Therefore, this point in limine falls to be dismissed.
[8] The applicants did not follow the procedure in Uniform Rule 48. This rule sets out
the procedure to be adopted when reviewing a taxation. 3 It also sets out the
jurisdictional grounds that must be present for a Judge to be called upon to
review a ruling of the Taxing Master. In any event, the remedy in Uniform Rule
48 is not available to the applicants for two reasons: (a) they are not dissatisfied
with a ruling of the Master that they had objected to or in relation to an item the
Master disallowed mero motu; (b) a notice calling on the Taxing Master to state
a case for the decision of a Judge has not been issued.4
[9] The other remedies available to the applicants are a rescission in terms of
Uniform Rule 30 or under the common law and a Rule 53 review.
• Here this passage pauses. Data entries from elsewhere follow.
--- config.mk ---
export PLATFORM = sky130hd
export DESIGN_NAME = bcd_to_bin_seq_flat
export DESIGN_NICKNAME = d
export VERILOG_FILES = /design/src/rtl/bcd_to_bin_seq_pkg.sv /design/src/rtl/bcd_to_bin_seq_if.sv /design/src/rtl/bcd_digit_mac10.sv /design/src/rtl/bcd_to_bin_seq.sv /design/src/flat_wrapper.sv
export SDC_FILE = /design/constraint.sdc
export NUM_CORES = 1
export LEC_CHECK = 0
export CORE_AREA = 2 2 113 115
export DETAILED_ROUTE_END_ITERATION = 10
export DIE_AREA = 0 0 115 117
export GPL_ROUTABILITY_DRIVEN = 0
export PLACE_DENSITY = 0.63
export SYNTH_ARGS = -nofsm -noshare
export SYNTH_HDL_FRONTEND = slang
export SYNTH_SLANG_ARGS = --single-unit
--- constraint.sdc ---
create_clock -name clk -period 4.08 [get_ports clk]
set_input_delay 1.02 -clock clk [delete_from_list [all_inputs] [get_ports clk]]
set_output_delay 1.02 -clock clk [all_outputs]
set_load 0.02 [all_outputs]
==> src/rtl/riscv_decode_stage.sv <==
// RV32I decode stage: combinational decode captured into a two-entry skid buffer,
// with a busy-bit scoreboard that holds RAW hazards until writeback clears them.
module riscv_decode_stage #(
  parameter int unsigned XLEN   = 32,
  parameter int unsigned REG_AW = 5
) (
  input  logic              clk,
  input  logic              reset,
  input  logic              flush,
  input  logic              in_valid,
  output logic              in_ready,
  input  logic [31:0]       Instr,
  output logic              out_valid,
  input  logic              out_ready,
  output logic [REG_AW-1:0] src_reg_addr0,
  output logic [REG_AW-1:0] src_reg_addr1,
  output logic [REG_AW-1:0] dst_reg_addr,
  output logic [3:0]        ALU_control,
  output logic [3:0]        control_signal,
  output logic [XLEN-1:0]   immediate_value,
  output logic              illegal,
  input  logic              wb_valid,
  input  logic [REG_AW-1:0] wb_addr
);

  localparam int unsigned NumRegs    = 1 << REG_AW;
  localparam bit          NarrowRegs = (REG_AW < 5);

  localparam logic [6:0] OpR      = 7'b0110011;
  localparam logic [6:0] OpImm    = 7'b0010011;
  localparam logic [6:0] OpLoad   = 7'b0000011;
  localparam logic [6:0] OpStore  = 7'b0100011;
  localparam logic [6:0] OpBranch = 7'b1100011;
  localparam logic [6:0] OpAuipc  = 7'b0010111;
  localparam logic [6:0] OpLui    = 7'b0110111;
  localparam logic [6:0] OpJal    = 7'b1101111;
  localparam logic [6:0] OpJalr   = 7'b1100111;

  localparam logic [3:0] CtrlR       = 4'd0;
  localparam logic [3:0] CtrlImm     = 4'd1;
  localparam logic [3:0] CtrlLoad    = 4'd2;
  localparam logic [3:0] CtrlStore   = 4'd3;
  localparam logic [3:0] CtrlBranch  = 4'd4;
  localparam logic [3:0] CtrlAuipc   = 4'd5;
  localparam logic [3:0] CtrlLui     = 4'd6;
  localparam logic [3:0] CtrlJal     = 4'd7;
  localparam logic [3:0] CtrlJalr    = 4'd8;
  localparam logic [3:0] CtrlIllegal = 4'd15;

  localparam logic [3:0] AluAdd  = 4'd0;
  localparam logic [3:0] AluSub  = 4'd1;
  localparam logic [3:0] AluSll  = 4'd2;
  localparam logic [3:0] AluSlt  = 4'd3;
  localparam logic [3:0] AluSltu = 4'd4;
  localparam logic [3:0] AluXor  = 4'd5;
  localparam logic [3:0] AluSrl  = 4'd6;
  localparam logic [3:0] AluSra  = 4'd7;
  localparam logic [3:0] AluOr   = 4'd8;
  localparam logic [3:0] AluAnd  = 4'd9;

  typedef struct packed {
    logic [REG_AW-1:0] src0;
    logic [REG_AW-1:0] src1;
    logic [REG_AW-1:0] dst;
    logic [3:0]        alu;
    logic [3:0]        ctrl;
    logic [XLEN-1:0]   imm;
  } entry_t;

  function automatic logic [3:0] alu_of(input logic [2:0] f3, input logic alt);
    logic [3:0] op;
    case (f3)
      3'b000:  op = alt ? AluSub : AluAdd;
      3'b001:  op = AluSll;
      3'b010:  op = AluSlt;
      3'b011:  op = AluSltu;
      3'b100:  op = AluXor;
      3'b101:  op = alt ? AluSra : AluSrl;
      3'b110:  op = AluOr;
      default: op = AluAnd;
    endcase
    return op;
  endfunction

  // Instruction fields and immediates
  logic [6:0]  opcode;
  logic [2:0]  funct3;
  logic [6:0]  funct7;
  logic [4:0]  rs1_f;
  logic [4:0]  rs2_f;
  logic [4:0]  rd_f;
  logic [31:0] i_imm;
  logic [31:0] s_imm;
  logic [31:0] b_imm;
  logic [31:0] u_imm;
  logic [31:0] j_imm;

  assign opcode = Instr[6:0];
  assign rd_f   = Instr[11:7];
  assign funct3 = Instr[14:12];
  assign rs1_f  = Instr[19:15];
  assign rs2_f  = Instr[24:20];
  assign funct7 = Instr[31:25];

  assign i_imm = {{20{Instr[31]}}, Instr[31:20]};
  assign s_imm = {{20{Instr[31]}}, Instr[31:25], Instr[11:7]};
  assign b_imm = {{19{Instr[31]}}, Instr[31], Instr[7], Instr[30:25], Instr[11:8], 1'b0};
  assign u_imm = {Instr[31:12], 12'b0};
  assign j_imm = {{11{Instr[31]}}, Instr[31], Instr[19:12], Instr[20], Instr[30:21], 1'b0};

  logic        use_rs1;
  logic        use_rs2;
  logic        use_rd;
  logic        legal;
  logic [3:0]  dec_ctrl;
  logic [3:0]  dec_alu;
  logic [31:0] dec_imm32;
  entry_t      dec;

  always_comb begin
    use_rs1   = 1'b0;
    use_rs2   = 1'b0;
    use_rd    = 1'b0;
    legal     = 1'b1;
    dec_ctrl  = CtrlIllegal;
    dec_alu   = AluAdd;
    dec_imm32 = '0;
    case (opcode)
      OpR: begin
        dec_ctrl = CtrlR;
        use_rs1  = 1'b1;
        use_rs2  = 1'b1;
        use_rd   = 1'b1;
        if (funct7 == 7'b0000000) begin
          dec_alu = alu_of(funct3, 1'b0);
        end else if (funct7 == 7'b0100000 && (funct3 == 3'b000 || funct3 == 3'b101)) begin
          dec_alu = alu_of(funct3, 1'b1);
        end else begin
          legal = 1'b0;
        end
      end
      OpImm: begin
        dec_ctrl  = CtrlImm;
        use_rs1   = 1'b1;
        use_rd    = 1'b1;
        dec_imm32 = i_imm;
        // Only the shift-right immediate can carry the arithmetic bit; ADDI never subtracts.
        dec_alu   = alu_of(funct3, (funct3 == 3'b101) && Instr[30]);
        if (funct3 == 3'b001 && funct7 != 7'b0000000) legal = 1'b0;
        if (funct3 == 3'b101 && funct7 != 7'b0000000 && funct7 != 7'b0100000) legal = 1'b0;
      end
      OpLoad: begin
        dec_ctrl  = CtrlLoad;
        use_rs1   = 1'b1;
        use_rd    = 1'b1;
        dec_imm32 = i_imm;
      end
      OpStore: begin
        dec_ctrl  = CtrlStore;
        use_rs1   = 1'b1;
        use_rs2   = 1'b1;
        dec_imm32 = s_imm;
      end
      OpBranch: begin
        dec_ctrl  = CtrlBranch;
        use_rs1   = 1'b1;
        use_rs2   = 1'b1;
        dec_alu   = AluSub;
        dec_imm32 = b_imm;
        if (funct3 == 3'b010 || funct3 == 3'b011) legal = 1'b0;
      end
      OpAuipc: begin
        dec_ctrl  = CtrlAuipc;
        use_rd    = 1'b1;
        dec_imm32 = u_imm;
      end
      OpLui: begin
        dec_ctrl  = CtrlLui;
        use_rd    = 1'b1;
        dec_imm32 = u_imm;
      end
      OpJal: begin
        dec_ctrl  = CtrlJal;
        use_rd    = 1'b1;
        dec_imm32 = j_imm;
      end
      OpJalr: begin
        dec_ctrl  = CtrlJalr;
        use_rs1   = 1'b1;
        use_rd    = 1'b1;
        dec_imm32 = i_imm;
        if (funct3 != 3'b000) legal = 1'b0;
      end
      default: legal = 1'b0;
    endcase
    // RV32E has only 16 registers: any used field reaching x16..x31 is illegal.
    if (NarrowRegs && ((use_rs1 && rs1_f[4]) || (use_rs2 && rs2_f[4]) || (use_rd && rd_f[4]))) begin
      legal = 1'b0;
    end
  end

  always_comb begin
    dec      = '0;
    dec.ctrl = CtrlIllegal;
    if (legal) begin
      dec.src0 = use_rs1 ? rs1_f[REG_AW-1:0] : '0;
      dec.src1 = use_rs2 ? rs2_f[REG_AW-1:0] : '0;
      dec.dst  = use_rd ? rd_f[REG_AW-1:0] : '0;
      dec.alu  = dec_alu;
      dec.ctrl = dec_ctrl;
      dec.imm  = XLEN'($signed(dec_imm32));
    end
  end

  // Skid buffer and scoreboard state
  entry_t               out_q, out_d;
  entry_t               skid_q, skid_d;
  logic                 out_full_q, out_full_d;
  logic                 skid_full_q, skid_full_d;
  logic [NumRegs-1:0]   busy_q, busy_d;
  logic                 hazard;
  logic                 fire;
  logic                 accept;

  // busy_q[0] is never set, so x0 and unused (zeroed) sources never stall.
  assign hazard    = out_full_q & (busy_q[out_q.src0] | busy_q[out_q.src1]);
  assign out_valid = out_full_q & ~hazard;
  assign in_ready  = ~skid_full_q;
  assign fire      = out_valid & out_ready;
  assign accept    = in_valid & in_ready;

  always_comb begin
    out_d       = out_q;
    skid_d      = skid_q;
    out_full_d  = out_full_q;
    skid_full_d = skid_full_q;
    if (flush) begin
      out_full_d  = 1'b0;
      skid_full_d = 1'b0;
    end else if (fire) begin
      // in_ready is low whenever skid is full, so no accept can coincide with the skid drain.
      if (skid_full_q) begin
        out_d       = skid_q;
        skid_full_d = 1'b0;
      end else if (accept) begin
        out_d = dec;
      end else begin
        out_full_d = 1'b0;
      end
    end else if (accept) begin
      if (out_full_q) begin
        skid_d      = dec;
        skid_full_d = 1'b1;
      end else begin
        out_d      = dec;
        out_full_d = 1'b1;
      end
    end
  end

  always_comb begin
    busy_d = busy_q;
    if (wb_valid) busy_d[wb_addr] = 1'b0;
    // Applied after the clear so a same-cycle set of the same register wins.
    if (fire && out_q.dst != '0) busy_d[out_q.dst] = 1'b1;
    busy_d[0] = 1'b0;
  end

  always_ff @(posedge clk or posedge reset) begin
    if (reset) begin
      out_q       <= '0;
      skid_q      <= '0;
      out_full_q  <= 1'b0;
      skid_full_q <= 1'b0;
      busy_q      <= '0;
    end else begin
      out_q       <= out_d;
      skid_q      <= skid_d;
      out_full_q  <= out_full_d;
      skid_full_q <= skid_full_d;
      busy_q      <= busy_d;
    end
  end

  assign src_reg_addr0   = out_q.src0;
  assign src_reg_addr1   = out_q.src1;
  assign dst_reg_addr    = out_q.dst;
  assign ALU_control     = out_q.alu;
  assign control_signal  = out_q.ctrl;
  assign immediate_value = out_q.imm;
  assign illegal         = (out_q.ctrl == CtrlIllegal);

endmodule

==> config.mk <==
export PLATFORM = sky130hd
export DESIGN_NAME = riscv_decode_stage
export DESIGN_NICKNAME = d
export VERILOG_FILES = /design/src/rtl/riscv_decode_stage.sv
export SDC_FILE = /design/constraint.sdc
export NUM_CORES = 1
export LEC_CHECK = 0
export ABC_CLOCK_PERIOD_IN_PS = 7300
export CAP_MARGIN = 20
export CELL_PAD_IN_SITES_DETAIL_PLACEMENT = 0
export CELL_PAD_IN_SITES_GLOBAL_PLACEMENT = 2
export CORE_MARGIN = 2
export CORE_UTILIZATION = 37
export DETAILED_ROUTE_END_ITERATION = 12
export PLACE_DENSITY_LB_ADDON = 0.1
export RECOVER_POWER = 100
export SETUP_SLACK_MARGIN = 0.2
export SYNTH_ARGS = -nofsm -noshare
export SYNTH_HDL_FRONTEND = slang
export SYNTH_SLANG_ARGS = --single-unit
export TNS_END_PERCENT = 100
==> constraint.sdc <==
create_clock -name clk -period 7.3 [get_ports clk]
set_input_delay 1.825 -clock clk [delete_from_list [all_inputs] [get_ports clk]]
set_output_delay 1.825 -clock clk [all_outputs]
set_load 0.01 [all_outputs]
==> flow_metrics.env <==
export IMPL_clk_pin_slew_worst_paths_ns=0.06
export IMPL_wirelength_um=22100
export IMPL_synthMostInstantiatedCell="dfrtp_1"
export IMPL_die_w_um=148
export IMPL_yosys_register_bits=143
export IMPL_antenna_cells=0
export IMPL_numClockSinks=143
export IMPL_post_cts_buffers=0
export IMPL_end_kind="register"
export IMPL_cts_buffers=17
export IMPL_total_power_mw=1.83
export IMPL_first_global_vias=6036
export IMPL_yosysTopAreaCellShare_pct=46.5
export IMPL_hold_viol_final=0
export IMPL_drv_slew=232
export IMPL_critPathKind="register to register"
export IMPL_fin_cells=1058
export IMPL_cts_root_buffer_cell="clkbuf_16"
export IMPL_grt_pass1_wl_um=35300
export IMPL_synthTopCellsByCount="dfrtp_1, mux2_2, o21ai_0, nand2_1, a21oi_1"
export IMPL_via_count=5865
export IMPL_drv_cap=4
export IMPL_r2r_cells=7
export IMPL_ant_nets=0
export IMPL_htreeDepth=4
export IMPL_status="finished with violations"
export IMPL_critPathMaxFanout=70
export IMPL_clk_path_buf_depth=2
export IMPL_coreArea_um2=20300
export IMPL_leakagePower_nw=4.19
export IMPL_antenna_found_initial=1
export IMPL_rows=52
export IMPL_cts_tree="done"
export IMPL_critPathRequiredTime_ns=7.44
export IMPL_syn_inst=687
export IMPL_whs_path_depth=2
export IMPL_fill_cells=1966
export IMPL_syn_cell_area_um2=7700
export IMPL_vias_per_cell=5.54
export IMPL_dpl_cell_count=1025
export IMPL_wl_per_cell_um=20.9
export IMPL_power_density_nw_per_um2=194
export IMPL_ctsHoldBuffers=0
export IMPL_ctsResizeCount=0
export IMPL_worstSkewPairLatency_ns=0.43
export IMPL_drcViolationCount=0
export IMPL_synth_main_ff_cell="dfrtp_1"
export IMPL_gr_usage_all_layers_pct=20.9
export IMPL_design_area_um2=9450
export IMPL_ios=101
export IMPL_synth_edff_count=0
export IMPL_routabilityCongestion=0.867
export IMPL_worst_slew_pin_transition_ns=4.06
export IMPL_syn_nets=730
export IMPL_yosys_area_top_type="dfrtp_1"
export IMPL_post_synth_num_cell_types=55
export IMPL_clock_fmax_mhz=173
export IMPL_irDropWorstVdd_v=0.000162
export IMPL_critPathArrivalTime_ns=5.93
export IMPL_failed_checks="max-capacitance violations, max-slew violations"
export IMPL_post_route_min_period_ns=5.78
export IMPL_yosys_warnings=0
export IMPL_cp_start_kind="register"
export IMPL_drt_iter0_markers=271
export IMPL_synth_async_reset_ratio_pct=100
export IMPL_rsz0062_at_grt="false"
export IMPL_drive_above_1_share_pct=23.6
export IMPL_grt_max_degree=104
export IMPL_yosysSeqAreaShare_pct=46.5
export IMPL_grt_overflow=0
export IMPL_yosys_top_cells_area="dfrtp_1, mux2_2, mux4_2, o21ai_0, nand2_1"
export IMPL_first_pass_iters=5
export IMPL_slew_headroom_pct=-171
export IMPL_finalSetupViolCount=0
export IMPL_initial_utilization_pct=37.9
export IMPL_die_area_um2=22000
export IMPL_hpwl_um=15700
export IMPL_hold_class="register to register"
export IMPL_syn_area_per_cell_um2=11.2
export IMPL_die_h_um=148
export IMPL_area_growth_pct=22.7
export IMPL_tns_ns=0
export IMPL_portBuffers=100
export IMPL_min_period_over_period_pct=79.2
export IMPL_skew_ns=0.0171
export IMPL_fin_nets=818
export IMPL_placed_cell_area_um2=8900
==> path summary, 6_finish.rpt <==
kind	to	start	slack [ns]
min reg2reg	skid_q[53]$_DFFE_PP0P_	skid_q[53]$_DFFE_PP0P_	0.48
min	skid_q[53]$_DFFE_PP0P_	skid_q[53]$_DFFE_PP0P_	0.48
max in group asynchronous	busy_q[15]$_DFF_PP0_	reset	1.74
max reg2reg	skid_q[46]$_DFFE_PP0P_	src_reg_addr1[1]$_DFFE_PP0P_	1.52
min in group asynchronous	skid_q[41]$_DFFE_PP0P_	reset	3.25
max	skid_q[46]$_DFFE_PP0P_	src_reg_addr1[1]$_DFFE_PP0P_	1.52
==> kinds of logic (layout without fill, tap and decap cells) <==
kind of cell | count (synthesis) | count (layout) | synth area share (%)
AO/OA/AOI/OAI | 144 | 144 | 11.5
AND/OR/NAND/NOR | 164 | 164 | 11.2
buffers and inverters | 63 | 164 | 3.77
multiplexers | 172 | 172 | 26.9
flip-flops | 143 | 143 | 46.5
XOR/XNOR | 1 | 1 | 0.114
==> area by class of cell <==
type	instances	area (µm²)	area share [%]
repair buffers	108	1050	11.1
well taps	270	338	3.58
clock inverters	14	148	1.56
clock buffers	18	429	4.54
inverters	24	90.1	0.954
flip-flops and latches	143	3580	37.9
multi-input cells	481	3820	40.4
==> cells in the final DEF (no fill, tap or decap), types with 6 or more instances in the layout <==
cell type        count
a21oi_1             29
a31oi_1              7
clkbuf_16           17
clkdlybuf4s50_1     42
dfrtp_1            143
dlygate4sd3_1       58
inv_1               24
mux2_1              15
mux2_2             123
mux2i_1             20
mux4_2              14
nand2_1             60
nand2b_1            19
nand3_1              9
nand3b_1             6
nor2_1              20
nor3b_1              6
o21ai_0             62
o31ai_1             18
o41ai_1              6
==> per-layer routing <==
metal  GRT usage (%)  part of all wire [%]
met1            28.3                    47
met2            34.0                    48
met3            3.59                   3.5
met4            7.48                   1.9
met5               0                 0.059
==> critical path, stage by stage (launching register included) <==
cell and delay [ns]:
dfrtp_1 0.68, mux4_2 0.57, mux2i_1 0.30, o22ai_1 0.12
nor3_1 0.59, a311o_2 0.27, clkbuf_1 2.51, o21ai_0 0.41
==> power by group <==
part / switching [mW] / leakage (nW) / internal [mW]
sequential: 0.00802 / 1.96 / 0.804
clock: 0.381 / 0.274 / 0.482
combinational: 0.0877 / 1.95 / 0.0661
total: 0.477 / 4.19 / 1.35
==> per-stage QoR <==
step / hold slack, ns / utilization [%] / setup slack (ns)
floorplan: 0.450 / - / 1.64
detailed placement: 0.470 / 43.8 / 2.10
CTS: 0.485 / 46.7 / 1.88
global placement: 0.461 / 43.8 / 2.17
finish: 0.480 / 46.5 / 1.52
global route: 0.504 / 46.5 / 0.941
==> sequential cells by signal, indices dropped and copies added (netlist names) <==
signal,flops
skid_q,55
immediate_value,32
busy_q,31
dst_reg_addr,5
src_reg_addr0,5
src_reg_addr1,5
ALU_control,4
control_signal,4
out_full_q,1
skid_full_q,1
No activity file was read; power rests on OpenSTA's default activity.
The applicants
have not sought a rescission of the taxation in terms of Rule 31 or the common
law and for reasons set out below, no case is made out for the Taxation to be
reviewed in terms of Rule 53.
2 Amalgamated Engineering Union v Minister of Labour 1949 (3) SA 737 (A) at 659
3 Uniform rule 48 (1) provides as follows:
“Any party dissatisfied with the ruling of the taxing master as to any item or part of an item which was
objected to or disallowed mero motu by the taxing master, may within 15 days after the allocatur by
notice require the taxing master to state a case for the decision of a judge.”
4 Dlwathi v Taxing Master and Others 2025 JDR 1043 (GJ) at para [10]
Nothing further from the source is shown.